This design comes from an exercise in tuning for small area, a short achievable clock period and few clock cycles per item on the open sky130 flow, not from production work. The RTL was checked by simulation tests, not by an equivalence proof against the original design.

==> inputs of lagoon <==
Design pq_engine, start of the top module:
module pq_engine (
    input  wire        clk,
    input  wire        rst,
    input  wire        cmd_valid,
    output wire        cmd_ready,
    input  wire [2:0]  cmd_op,
    input  wire [1:0]  cmd_width,    
    input  wire [3:0]  cmd_x,
    input  wire [3:0]  cmd_y,
    input  wire [7:0]  cmd_rows,     
    input  wire        in_valid,
    output wire        in_ready,
    input  wire [63:0] in_data,
    output reg         out_valid,
    input  wire        out_ready,
    output wire [63:0] out_a,
    output wire [63:0] out_b
);
clock: 5.5 ns
lec_check: 0
cap_margin: 20
core_margin: 2
core_utilization: 45
cts_buf_list: sky130_fd_sc_hd__clkbuf_4
setup_slack_margin: 2.85
slew_margin: 20
standard.sh (not shown) runs the stock make flow with config.mk's settings and CLKGATE_MAP_FILE= SYNTH_SCRIPT=/design/flow/synth_recipe.tcl, a recipe that flattens the netlist after the stock synthesis.
==> flow/flow/run.sh <==
#!/bin/bash
# Standard layout, with the port buffers made from buf_2 instead of the
# default delay buffers.
export BUFFER_PORTS_ARGS="-buffer_cell sky130_fd_sc_hd__buf_2"
bash standard.sh > standard.log 2>&1
==> zinc: changes against lagoon <==
--- a/flow/design.v
+++ b/flow/design.v
@@ -125,16 +125,42 @@
       4'd11: k = 8'h74;
       4'd12: k = 8'h85;
       4'd13: k = 8'hE4;
       4'd14: k = 8'hC0;
       default: k = 8'h8A;
     endcase
   end
 endmodule
+module pq_rdd0 (
+    input  wire [3:0] y,
+    output reg  [7:0] r0,
+    output reg  [7:0] c0
+);
+  always @(*) begin
+    case (y)
+      4'd0: begin r0 = 8'h00; c0 = 8'h00; end
+      4'd1: begin r0 = 8'hF7; c0 = 8'h03; end
+      4'd2: begin r0 = 8'h53; c0 = 8'hF4; end
+      4'd3: begin r0 = 8'h27; c0 = 8'hBA; end
+      4'd4: begin r0 = 8'hE4; c0 = 8'h96; end
+      4'd5: begin r0 = 8'hC7; c0 = 8'h2A; end
+      4'd6: begin r0 = 8'hBE; c0 = 8'hE1; end
+      4'd7: begin r0 = 8'hA8; c0 = 8'hFC; end
+      4'd8: begin r0 = 8'h5D; c0 = 8'hFD; end
+      4'd9: begin r0 = 8'h4F; c0 = 8'hE6; end
+      4'd10: begin r0 = 8'hEB; c0 = 8'h10; end
+      4'd11: begin r0 = 8'hE8; c0 = 8'h9C; end
+      4'd12: begin r0 = 8'h17; c0 = 8'h92; end
+      4'd13: begin r0 = 8'hD5; c0 = 8'h31; end
+      4'd14: begin r0 = 8'h9D; c0 = 8'h5D; end
+      default: begin r0 = 8'h09; c0 = 8'h83; end
+    endcase
+  end
+endmodule
 module pq_engine (
     input  wire        clk,
     input  wire        rst,
     input  wire        cmd_valid,
     output wire        cmd_ready,
     input  wire [2:0]  cmd_op,
     input  wire [1:0]  cmd_width,    
     input  wire [3:0]  cmd_x,
@@ -153,45 +179,34 @@
   localparam OP_RDQ = 3'd2;
   localparam OP_RDD = 3'd3;
   localparam OP_RMW = 3'd4;
   localparam OP_CHK = 3'd5;
   function [7:0] xt;             
     input [7:0] v;
     xt = {v[6:0], 1'b0} ^ (v[7] ? 8'h1D : 8'h00);
   endfunction
-  function [1:0] step;
-    input [3:0] p;
-    input       rec, dd;         
-    input [3:0] mx, my;
-    reg         sk1, sk2;
-    begin
-      sk1  = (rec && p + 4'd1 == mx) || (dd && p + 4'd1 == my);
-      sk2  = dd && p + 4'd2 == my;
-      step = !sk1 ? 2'd1 : sk2 ? 2'd3 : 2'd2;
-    end
-  endfunction
   function [7:0] xi;             
     input [7:0] v;
     xi = {1'b0, v[7:1]} ^ (v[0] ? 8'h8E : 8'h00);
   endfunction
   reg        c_act;              
   reg [2:0]  c_op;
   reg [3:0]  c_x, c_y, c_dl, c_cnt;
   reg [7:0]  c_rows;             
+  reg [1:0]  c_tl, c_p0;
   reg [7:0]  c_off, c_tq;        
   reg        c_fa;
   reg        first;              
   reg        last;               
   reg        ll;                 
   reg        upd;                
   reg [3:0]  dl;                 
   reg [1:0]  tix;                
   reg [3:0]  pos;                
-  reg [1:0]  s;                  
   reg [7:0]  r;                  
   reg [7:0]  coef;               
   reg        ea;                 
   reg        rdy_free, rdy_wait;
   assign in_ready  = rdy_free || (rdy_wait && out_ready);
   assign cmd_ready = !c_act || (ll && in_valid);
   wire beat = in_valid && in_ready;
   wire take = cmd_valid && cmd_ready;
@@ -201,72 +216,80 @@
   assign out_a = acc_a;
   assign out_b = acc_b;
   wire keep = !(beat && first);
   always @(posedge clk) begin
     acc_a <= (acc_a & {64{keep}}) ^ (in_data & {64{beat & ea}})
            ^ (prod & {64{beat & c_fa}});
     acc_b <= (acc_b & {64{keep}}) ^ (prod & {64{beat}});
   end
-  wire [7:0] i_gx, i_gnx, i_k1;
+  wire [7:0] i_gx, i_gnx, i_k1, i_dr0, i_dc0;
   pq_gpow u_gpow (.x(cmd_x), .gx(i_gx), .gnx(i_gnx));
   pq_k1   u_k1   (.x(cmd_x), .y(cmd_y), .k(i_k1));
+  pq_rdd0 u_rdd0 (.y(cmd_y), .r0(i_dr0), .c0(i_dc0));
   wire [3:0] i_w  = (cmd_width == 2'd0) ? 4'd3 : (cmd_width == 2'd1) ? 4'd7 : 4'd15;
   wire       i_x0 = (cmd_x == 4'd0);
   reg  [3:0] i_dl;               
+  reg  [1:0] i_tl;               
   reg  [7:0] i_off, i_tq, i_r0, i_c0;
-  wire       i_rec = (cmd_op == OP_RDP) || (cmd_op == OP_RDQ) || (cmd_op == OP_RDD);
-  wire       i_dd  = (cmd_op == OP_RDD);
-  wire [1:0] i_p0  = (i_rec && i_x0) ? ((i_dd && cmd_y == 4'd1) ? 2'd2 : 2'd1) : 2'd0;
-  wire [1:0] i_s0  = (i_rec && cmd_x == 4'd1) ? ((i_dd && cmd_y == 4'd2) ? 2'd3 : 2'd2) :
-                     (i_dd && i_x0 && cmd_y == 4'd2) ? 2'd2 : 2'd1;
+  reg  [1:0] i_p0;
   always @(*) begin
     i_dl  = i_w;
+    i_tl  = 2'd0;
     i_off = 8'h00;
     i_tq  = 8'h01;
     i_r0  = 8'h01;
     i_c0  = 8'h01;
+    i_p0  = 2'd0;
     case (cmd_op)
       OP_RDP: begin
         i_dl  = i_w - 4'd1;
         i_off = 8'h01;
-        i_r0  = i_x0 ? 8'h02 : 8'h01;   
-        i_c0  = 8'h03;
+        i_tq  = i_gnx;
+        i_r0  = i_x0 ? 8'h02 : i_gnx;
+        i_c0  = i_x0 ? 8'h03 : (i_gnx ^ 8'h01);
+        i_p0 = i_x0 ? 2'd1 : 2'd0;
       end
       OP_RDQ: begin
         i_dl  = i_w - 4'd1;
         i_off = i_gx;
         i_r0  = i_x0 ? 8'h02 : 8'h01;
         i_c0  = i_x0 ? 8'h03 : (i_gx ^ 8'h01);
+        i_p0  = i_x0 ? 2'd1 : 2'd0;
       end
       OP_RDD: begin              
         i_dl  = i_w - 4'd2;
+        i_tl  = 2'd1;
         i_off = i_k1;
         i_tq  = i_k1;
-        i_r0  = i_k1;
-        i_c0  = 8'h00;
+        i_r0  = i_x0 ? i_dr0 : i_k1;
+        i_c0  = i_dc0;
+        i_p0  = !i_x0 ? 2'd0 : (cmd_y == 4'd1) ? 2'd2 : 2'd1;
       end
       OP_RMW: begin
+        i_tl  = 2'd3;
         i_off = i_gx;
         i_c0  = 8'h00;
       end
+      OP_CHK: i_tl = 2'd1;
       default: ;
     endcase
   end
   wire       rec   = (c_op == OP_RDP) || (c_op == OP_RDQ) || (c_op == OP_RDD);
+  wire [3:0] p1    = pos + 4'd1;
+  wire [3:0] p2    = pos + 4'd2;
+  wire       skip1 = (rec && p1 == c_x) || (c_op == OP_RDD && p1 == c_y);
+  wire       skip2 = (c_op == OP_RDD && p2 == c_y);
   wire [7:0] r1    = xt(r);
   wire [7:0] r2    = xt(r1);
   wire [7:0] r3    = xt(r2);
-  wire [3:0] pos_n = pos + {2'b00, s};
-  wire [7:0] r_n   = (s == 2'd1) ? r1 : (s == 2'd2) ? r2 : r3;
-  wire [1:0] s_n   = step(pos_n, rec, c_op == OP_RDD, c_x, c_y);
+  wire [3:0] pos_n = !skip1 ? p1 : skip2 ? pos + 4'd3 : p2;
+  wire [7:0] r_n   = !skip1 ? r1 : skip2 ? r3 : r2;
   wire       d_n   = upd && (dl != 4'd0);        
   wire [1:0] t_n   = upd ? 2'd0 : tix + 2'd1;    
-  wire [1:0] c_tl  = (c_op == OP_CHK || c_op == OP_RDD) ? 2'd1 :    
-                     (c_op == OP_RMW) ? 2'd3 : 2'd0;                 
   wire       l_n   = d_n ? (dl == 4'd1 && c_op == OP_GEN) : (t_n == c_tl);
   reg [7:0] tr_coef;
   reg       tr_ea;
   always @(*) begin
     tr_coef = c_off;
     tr_ea   = 1'b1;
     case (c_op)
       OP_CHK: begin
@@ -284,36 +307,30 @@
       OP_RMW: begin
         tr_coef = t_n[1] ? c_off : t_n[0] ? c_tq : 8'h00;
         tr_ea   = t_n[1] || !t_n[0];
       end
       default: ;
     endcase
   end
   wire       c_x0 = (c_x == 4'd0);
-  wire       c_dd = (c_op == OP_RDD);
-  wire [1:0] c_p0 = (rec && c_x0) ? ((c_dd && c_y == 4'd1) ? 2'd2 : 2'd1) : 2'd0;
-  wire [1:0] c_s0 = (rec && c_x == 4'd1) ? ((c_dd && c_y == 4'd2) ? 2'd3 : 2'd2) :
-                    (c_dd && c_x0 && c_y == 4'd2) ? 2'd2 : 2'd1;
   reg  [7:0] c_r0;
   always @(*) begin
     case (c_op)
       OP_RDP:  c_r0 = c_x0 ? 8'h02 : c_tq;
       OP_RDQ:  c_r0 = c_x0 ? 8'h02 : 8'h01;
       OP_RDD:  c_r0 = !c_x0 ? c_tq : (c_y == 4'd1) ? xt(xt(c_tq)) : xt(c_tq);
       default: c_r0 = 8'h01;
     endcase
   end
-  wire [7:0] r_lp = c_x0 ? xt(r) : xi(r);
   wire rowend = beat && last;
   wire c_done = rowend && (c_rows == 8'd0);
   wire again  = rowend && (c_rows != 8'd0);      
   wire act_n  = take || (c_act && !c_done);
-  wire [3:0] cnt_n = take ? ((cmd_op == OP_RDD) ? (i_x0 ? {2'b00, i_p0} : cmd_x) :
-                             (cmd_op == OP_RDP) ? cmd_x : 4'd0)
+  wire [3:0] cnt_n = take ? ((cmd_op == OP_RDD) ? cmd_x : 4'd0)
                           : (c_cnt != 4'd0) ? c_cnt - 4'd1 : 4'd0;
   wire first_n = take || again || (first && !beat);
   wire ov_n    = rowend || (out_valid && !out_ready);
   always @(posedge clk) begin
     if (rst) begin
       c_act     <= 1'b0;
       out_valid <= 1'b0;
       rdy_free  <= 1'b0;
@@ -325,60 +342,59 @@
       c_cnt     <= cnt_n;
       rdy_free  <= act_n && (cnt_n == 4'd0) && (!first_n || !ov_n);
       rdy_wait  <= act_n && (cnt_n == 4'd0) && first_n && ov_n;
       if (take) begin
         c_op   <= cmd_op;
         c_x    <= cmd_x;
         c_y    <= cmd_y;
         c_dl   <= i_dl;
+        c_tl   <= i_tl;
         c_rows <= cmd_rows;
         c_off  <= i_off;
         c_tq   <= i_tq;
+        c_p0   <= i_p0;
         c_fa   <= (cmd_op == OP_RDP) || (cmd_op == OP_RDD);
       end else begin
         if (rowend) c_rows <= c_rows - 8'd1;
-        if (c_cnt != 4'd0 && !c_x0) c_tq <= xi(c_tq);
+        if (c_cnt != 4'd0) c_tq <= xi(c_tq);
       end
       if (take) begin
         first <= 1'b1;
         last  <= 1'b0;
         ll    <= 1'b0;
         upd   <= (cmd_op != OP_RMW);
         dl    <= i_dl;
         tix   <= 2'd0;
         pos   <= {2'b00, i_p0};
-        s     <= i_s0;
         r     <= i_r0;
         coef  <= i_c0;
         ea    <= 1'b1;
       end else if (c_cnt != 4'd0) begin
-        r     <= r_lp;
-        coef  <= r_lp ^ c_off;
+        r     <= xi(r);
+        coef  <= xi(r) ^ c_off;
       end else if (again) begin
         first <= 1'b1;
         last  <= 1'b0;
         ll    <= 1'b0;
         upd   <= (c_op != OP_RMW);
         dl    <= c_dl;
         tix   <= 2'd0;
         pos   <= {2'b00, c_p0};
-        s     <= c_s0;
         r     <= c_r0;
         coef  <= (c_op == OP_RMW) ? 8'h00 : c_r0 ^ c_off;
         ea    <= 1'b1;
       end else if (beat) begin
         first <= 1'b0;
         last  <= l_n;
         ll    <= l_n && (c_rows == 8'd0);
         upd   <= d_n;
         dl    <= dl - 4'd1;
         tix   <= t_n;
         pos   <= pos_n;
-        s     <= s_n;
         r     <= r_n;
         if (d_n) begin
           coef <= r_n ^ c_off;
           ea   <= 1'b1;
         end else begin
           coef <= tr_coef;
           ea   <= tr_ea;
         end
- CORE_UTILIZATION: 45 -> 60
- CTS_BUF_LIST: sky130_fd_sc_hd__clkbuf_4 -> sky130_fd_sc_hd__clkbuf_8
- SETUP_SLACK_MARGIN: 2.85 -> 2.5
==> flow_summary.json <==
{
  "outcome": "no timing/DRC/antenna violations",
  "vias": 19400,
  "startpoint_of_the_most_critical_register_to_register_path": "pos[1]",
  "met1_track_demand_over_resource_in_global_routing_pct": 41.0,
  "synth_simple_gate_area_share_pct": 22.6,
  "inv_count": 38,
  "use_met3_pct": 6.52,
  "dpl.cell_count": 3178
}
(the above is from zinc)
==================================================
_THE PROBLEM_
The answer should consist of the lines from the first line of the entries through the line with "slew_margin: 20", copied exactly.

_EXPECTED ANSWER_
This design comes from an exercise in tuning for small area, a short achievable clock period and few clock cycles per item on the open sky130 flow, not from production work. The RTL was checked by simulation tests, not by an equivalence proof against the original design.

==> inputs of lagoon <==
Design pq_engine, start of the top module:
module pq_engine (
    input  wire        clk,
    input  wire        rst,
    input  wire        cmd_valid,
    output wire        cmd_ready,
    input  wire [2:0]  cmd_op,
    input  wire [1:0]  cmd_width,    
    input  wire [3:0]  cmd_x,
    input  wire [3:0]  cmd_y,
    input  wire [7:0]  cmd_rows,     
    input  wire        in_valid,
    output wire        in_ready,
    input  wire [63:0] in_data,
    output reg         out_valid,
    input  wire        out_ready,
    output wire [63:0] out_a,
    output wire [63:0] out_b
);
clock: 5.5 ns
lec_check: 0
cap_margin: 20
core_margin: 2
core_utilization: 45
cts_buf_list: sky130_fd_sc_hd__clkbuf_4
setup_slack_margin: 2.85
slew_margin: 20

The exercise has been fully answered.